» SOURCE MATERIAL
===== run.sh =====
#!/bin/bash
# OpenROAD 26Q1-2900-gdf79404cd8, Yosys 0.63+post, stock flow scripts
make -C /OpenROAD-flow-scripts/flow DESIGN_CONFIG=/design/flow/config.mk WORK_HOME=/design/flow/orfs finish

===== config.mk =====
export PLATFORM = sky130hd
export DESIGN_NAME = Regs
export DESIGN_NICKNAME = Regs
export VERILOG_FILES = /design/flow/design.v
export SDC_FILE = /design/flow/constraint.sdc
export NUM_CORES = 4
export LEC_CHECK = 1
export CORE_UTILIZATION = 40

===== constraint.sdc =====
current_design Regs

set clk_period 7.6
set clk_io_pct 0.2

create_clock -name clk0 -period $clk_period [get_ports {CLOCK}]

set non_clock_inputs [all_inputs -no_clocks]
set_input_delay [expr $clk_period * $clk_io_pct] -clock clk0 $non_clock_inputs
set_output_delay [expr $clk_period * $clk_io_pct] -clock clk0 [all_outputs]

===== design.v =====
module Regs   
    (  
      input  CLOCK  
    , input  stall  
    , input  WriteEnbale
    , input [31:0] it   
    , input [4:0] WB          
    , input [31:0] WriteData   
    , input [31:0] counter
    , input RFflush
    , output reg [31:0] RsD   
    , output reg [31:0] RtD
    , output reg [4:0] Rsadd
    , output reg [4:0] Rtadd   
    , output reg [4:0] Rdadd
    , output reg [31:0] SignImme        
    , output reg [31:0] uSignImme        
    , output reg [4:0] sh            
    , output reg RegDstD             
    , output reg ALUSrcD             
    , output reg [4:0] ALUControlD  
    , output reg MemWriteD
    , output reg MemtoRegD
    , output reg RegWriteD
    , output reg terminator
    , output reg [31:0] PCRF
    , output reg [31:0] jumpaddE
    );
    reg[31:0] RegFile[0:31];
    integer i;
    initial begin
        for (i = 0; i < 32; i = i + 1) begin
            RegFile[i] = 32'b0;
        end
    end
    wire[31:0] instruct;
    wire[5:0] opcode;
    wire[4:0] Rs;
    wire[4:0] Rt;
    wire[4:0] Rd;
    wire[4:0] shmnt;
    wire[5:0] funcode;
    wire[15:0] imme;
    wire[4:0] WriteAdd;
    wire[25:0] address;
    assign instruct = it;
    assign opcode = instruct[31:26];
    assign Rs = instruct[25:21];
    assign Rt = instruct[20:16];
    assign Rd = instruct[15:11];
    assign shmnt = instruct[10:6];
    assign funcode = instruct[5:0];
    assign imme = instruct[15:0];
    assign WriteAdd = WB[4:0];
    assign address = instruct[25:0];
    always @(posedge CLOCK) begin
        if (stall == 1'b1) begin
            if ((WriteEnbale == 1'b1) && (WriteAdd != 5'b00000)) begin
                RegFile[WriteAdd] <= WriteData;
            end
        end
        else begin
        if ((WriteEnbale == 1'b1) && (WriteAdd != 5'b00000)) begin
            RegFile[WriteAdd] <= WriteData;
        end
        if (RFflush == 1'b1) begin
            ALUControlD <= 5'b10010;
        end
        else if (instruct == 32'hffffffff) begin 
            terminator <= 1'b1;
            MemWriteD <= 1'b0;
            RegWriteD <= 1'b0;
        end
        else begin
        SignImme <= instruct[15] ? {{(16) {1'b1}}, imme} : {{(16) {1'b0}}, imme};
        uSignImme <= {{(16) {1'b0}}, imme};
        PCRF <= counter;
        jumpaddE <= {{(6) {1'b0}}, address};
        if (WriteEnbale && (WB == Rs) && (WriteAdd != 5'b00000)) begin
            RsD <= WriteData;
        end
        else RsD <= RegFile[Rs];
        if (WriteEnbale && (WB == Rt) && (WriteAdd != 5'b00000)) begin
            RtD <= WriteData;
        end
        else RtD <= RegFile[Rt];
        Rsadd <= Rs;
        Rtadd <= Rt;
        Rdadd <= Rd;
        sh <= shmnt;
        if (opcode == 6'b000000) begin      
            RegDstD <= 1'b1;
            ALUSrcD <= 1'b0;
            if (funcode == 6'b100000 || funcode == 6'b100001) begin      
                ALUControlD <= 5'b00000;
            end
            else if (funcode == 6'b100010 || funcode == 6'b100011) begin     
                ALUControlD <= 5'b00001;
            end
            else if (funcode == 6'b100100) begin             
                ALUControlD <= 5'b00010;
            end
            else if (funcode == 6'b100111) begin             
                ALUControlD <= 5'b00011;
            end
            else if (funcode == 6'b100101) begin             
                ALUControlD <= 5'b00100;
            end
            else if (funcode == 6'b100110) begin             
                ALUControlD <= 5'b00101;
            end
            else if (funcode == 6'b000000) begin             
                ALUControlD <= 5'b00110;
            end
            else if (funcode == 6'b000100) begin             
                ALUControlD <= 5'b00111;
            end
            else if (funcode == 6'b000010) begin             
                ALUControlD <= 5'b01000;
            end
            else if (funcode == 6'b000110) begin             
                ALUControlD <= 5'b01001;
            end
            else if (funcode == 6'b000011) begin             
                ALUControlD <= 5'b01010;
            end
            else if (funcode == 6'b000111) begin             
                ALUControlD <= 5'b01011;
            end
            else if (funcode == 6'b101010) begin             
                ALUControlD <= 5'b01100;
            end
            else if (funcode == 6'b001000) begin             
                ALUControlD <= 5'b10000;
            end
            else ALUControlD <= 5'b10010;
        end
        else if (opcode != 6'b000000) begin                         
            RegDstD <= 1'b0;
            ALUSrcD <= 1'b1;               
            if ((opcode == 6'b100011) || (opcode == 6'b101011) || (opcode == 6'b001000) || (opcode == 6'b001001)) begin         
                ALUControlD <= 5'b00000;
            end
            else if (opcode == 6'b001100) begin       
                ALUControlD <= 5'b00010;
            end
            else if (opcode == 6'b001101) begin       
                ALUControlD <= 5'b00100;
            end
            else if (opcode == 6'b001110) begin       
                ALUControlD <= 5'b00101;
            end
            else if (opcode == 6'b000100) begin       
                ALUControlD <= 5'b01101;
            end
            else if (opcode == 6'b000101) begin       
                ALUControlD <= 5'b01110; 
            end
            else if (opcode == 6'b000010) begin       
                ALUControlD <= 5'b01111;
            end
            else if (opcode == 6'b000011) begin       
                ALUControlD <= 5'b10001;
            end
            else ALUControlD <= 5'b10010;
        end
        if (opcode == 6'b101011) MemWriteD <= 1'b1;   
        else MemWriteD <= 1'b0;
        if (opcode == 6'b100011 || opcode == 6'b101011) MemtoRegD <= 1'b1;
        else MemtoRegD <= 1'b0;
        if ((opcode == 6'b101011) || (opcode == 6'b000000 && funcode == 6'b001000) || (opcode == 6'b000010) || (opcode == 6'b000101) || (opcode == 6'b000100) || (opcode == 6'b111111)) RegWriteD <= 1'b0; 
        else RegWriteD <= 1'b1;
        end
        end
    end
endmodule

==> impl.org <==
* Flow results

** Outcome
- Status :: finished clean

** Setup path
- The worst register-to-register path has a depth of 5.
- The most numerous cell type found on the critical path is sky130_fd_sc_hd__buf_4.
- Critical Path End Type :: flop
- In this run the critical path is formed by buf_8 -> buf_4 -> buf_4 -> mux4_2 -> nor2b_1 -> a211oi_1 -> nor3_1 -> a22o_1.
- The critical path maximum fanout is 56.
- The critical path in this run is classified as in -> reg.
- Worst endpoint data arrival time :: 4730 ps
- In this run the register-to-register setup slack is 5500 ps.
- The OpenROAD report gives the critical path a required time of 8090 ps.
- The largest individual stage delay along the critical path comes from the cell sky130_fd_sc_hd__buf_4.
- Combined buffer and inverter count along the critical path :: 3
- On the critical path the largest part of the delay comes from buffers and inverters.
- Endpoint of the worst-slack reg-to-reg timing path :: RtD[30]
- Kind of launch point of the worst setup path :: input pin
- Reg-to-reg startpoint :: RegFile[8][30]
- The largest single stage delay on the critical path is 760 ps.

** Clock tree
- Latency at later pin :: 730 ps
- Reg clk slew, reported paths :: ~60 ps
- In this run, post-CTS hold repair placed 0 buffers.
- Sinks on the clock net :: about 1200
- Longest Clk Path Bufs :: 3
- In this run, post-CTS repair resized a total of 0 instances.
- Count of H-tree levels built during CTS :: 3
- TritonCTS built the clock tree.
- Clock buffers created by TritonCTS :: 120
- Post-CTS setup buffer count :: 0
- Clock tree synthesis selected as its root buffer the cell sky130_fd_sc_hd__clkbuf_16.

** Finish
- Area of all sequential standard cells :: 34710 um^2
- After filler insertion, the fill cell instance count of the layout stands at 10460.
- Compared with the post-synthesis result, the final layout area differs by 16.85%.
- Total area of multi-input combinational cells :: between 15000 and 20000 um^2
- Per the cell usage report, the commonest logic cell in the layout is sky130_fd_sc_hd__edfxtp_1.
- Most instantiated logic cells after routing :: 1156 x sky130_fd_sc_hd__edfxtp_1, 504 x sky130_fd_sc_hd__mux4_2, 295 x sky130_fd_sc_hd__clkdlybuf4s50_1
- Of the cells placed in the final design, the portion with a size suffix greater than 1 is 28.45%.

** Global route
- Residual overflow from global routing :: 0
- Via count of the first global-routing pass :: 33420
- Global-route wire length before repair :: 230.6 mm
- Global-route usage over all layers :: a little over a quarter
- Entering global routing, the biggest net connects 82 pins.
- Number of antenna violations at the first check in global routing :: 4

** Worst hold path
- Startpoint of the tightest hold check path :: RegFile[3][21]
- Counting instances, the worst hold path has a depth of 4.
- WHS Endpoint :: RtD[21]
- The path class of the tightest hold or removal check is reg -> reg.

** Yosys
- Area fraction in full adders, half adders and majority gates :: 0%
- Yosys cell types :: 50
- Per the synth log, the flip-flop and latch total comes to 1156.
- After synthesis, the cell types taking the most area are sky130_fd_sc_hd__edfxtp_1 66%, sky130_fd_sc_hd__mux4_2 22%, sky130_fd_sc_hd__mux2i_1 1.9%, sky130_fd_sc_hd__buf_4 1.7%, sky130_fd_sc_hd__a22oi_1 1.3%.
- Yosys mapped a number of flops with a built-in enable equal to around 1200.
- Counting the warning lines in the Yosys log gives 1.
- Of the synthesized area, sequential elements account for 65.97%.
- Ao+oa area frac :: 4.682%
- Synthesis area per yosys :: 52620 um^2
- Of the post-synthesis cell area, the dominant cell type holds 65.97%.
- Of the total synthesized cell area, the portion taken by AND, OR, NAND and NOR gates is between 2 and 2.5%.
- In the synthesized netlist, mux cells make up approximately a quarter of the area.
- Main kind of combinational logic by area :: multiplexers
- Biggest area consumer among synthesized cells :: sky130_fd_sc_hd__edfxtp_1
- Async S/R FF share, synth :: 0%
- In this run, the synthesized area fraction spent on xor and xnor cells is recorded as less than 1%.
- Number of cells in Yosys stat :: 2635
- Per the synth stats, the flop cell with the highest instance count is sky130_fd_sc_hd__edfxtp_1.
- Mapped Cells :: about 2600
- Mean instance size in the synthesized netlist :: roughly 20 um^2
- The synthesized netlist occupies a cell area of 52620 um^2.

** Route
- Final routed DRC violation total :: 0
- Routed vias/inst :: 6.190
- Detailed-route iteration 0 reported a violation count of 2064.
- Post-detailed-route count of antenna-violating nets :: 0
- Across all layers, the routed design uses 29650 vias.
- Overall routed net length :: 162.0 mm
- Detailed-router iteration count before antenna repair :: 6
- Per-cell routed wire length :: between 30 and 40 um

** STA
- Final setup skew :: roughly 19 ps
- The final timing report gives a worst setup slack of 3360 ps.
- Maximum operating frequency :: ~240 MHz
- Final setup TNS :: 0 ps
- Final Hold Violation Tally :: 0
- Unrepaired setup endpoints after global routing :: false
- Worst slew slack as a fraction of its limit :: 32.61%
- Transition time of the tightest slew-check pin :: 1008 ps
- Period utilisation layout :: 55.79%
- Shortest period the worst path allows :: roughly 4200 ps
- Max-slew check failures listed in the final report amount to 0.
- Final setup violating endpoints :: 0

** Floorplan
- The initial utilization of the core area, before any placement, comes to 40.48%.
- Height of the die :: 364.7 um
- Boundary Pins :: about 330
- Die width :: about 360 um
- Placeable core region :: 130000 um^2
- Area of the die :: 133000 um^2
- Number of rows in the core area :: 132

** Job
- The report counts max-capacitance violations totalling 0.
- OpenROAD emitted warnings numbering 26.

** Power
- The design draws 14.32 mW.
- The script computed a power per unit cell area of 232.9 nW/um^2.
- In this run the VDD rail shows a maximum IR drop of 203.4 uV.
- Static Leak :: ~19 nW

** Placement
- At the placement stage, the worst setup path has a slack of 2643 ps.
- Number of port buffers :: 304
- Detail Placement HPWL :: roughly 94 mm
- GPL Wtd Cong :: between 0.9 and 1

» WHAT YOU SHOULD DO
The lines above, from the first through the one containing "export VERILOG_FILES = /design/flow/design.v", must be restated word for word, with nothing added.

» RESPONSE FOR THIS EXERCISE
===== run.sh =====
#!/bin/bash
# OpenROAD 26Q1-2900-gdf79404cd8, Yosys 0.63+post, stock flow scripts
make -C /OpenROAD-flow-scripts/flow DESIGN_CONFIG=/design/flow/config.mk WORK_HOME=/design/flow/orfs finish

===== config.mk =====
export PLATFORM = sky130hd
export DESIGN_NAME = Regs
export DESIGN_NICKNAME = Regs
export VERILOG_FILES = /design/flow/design.v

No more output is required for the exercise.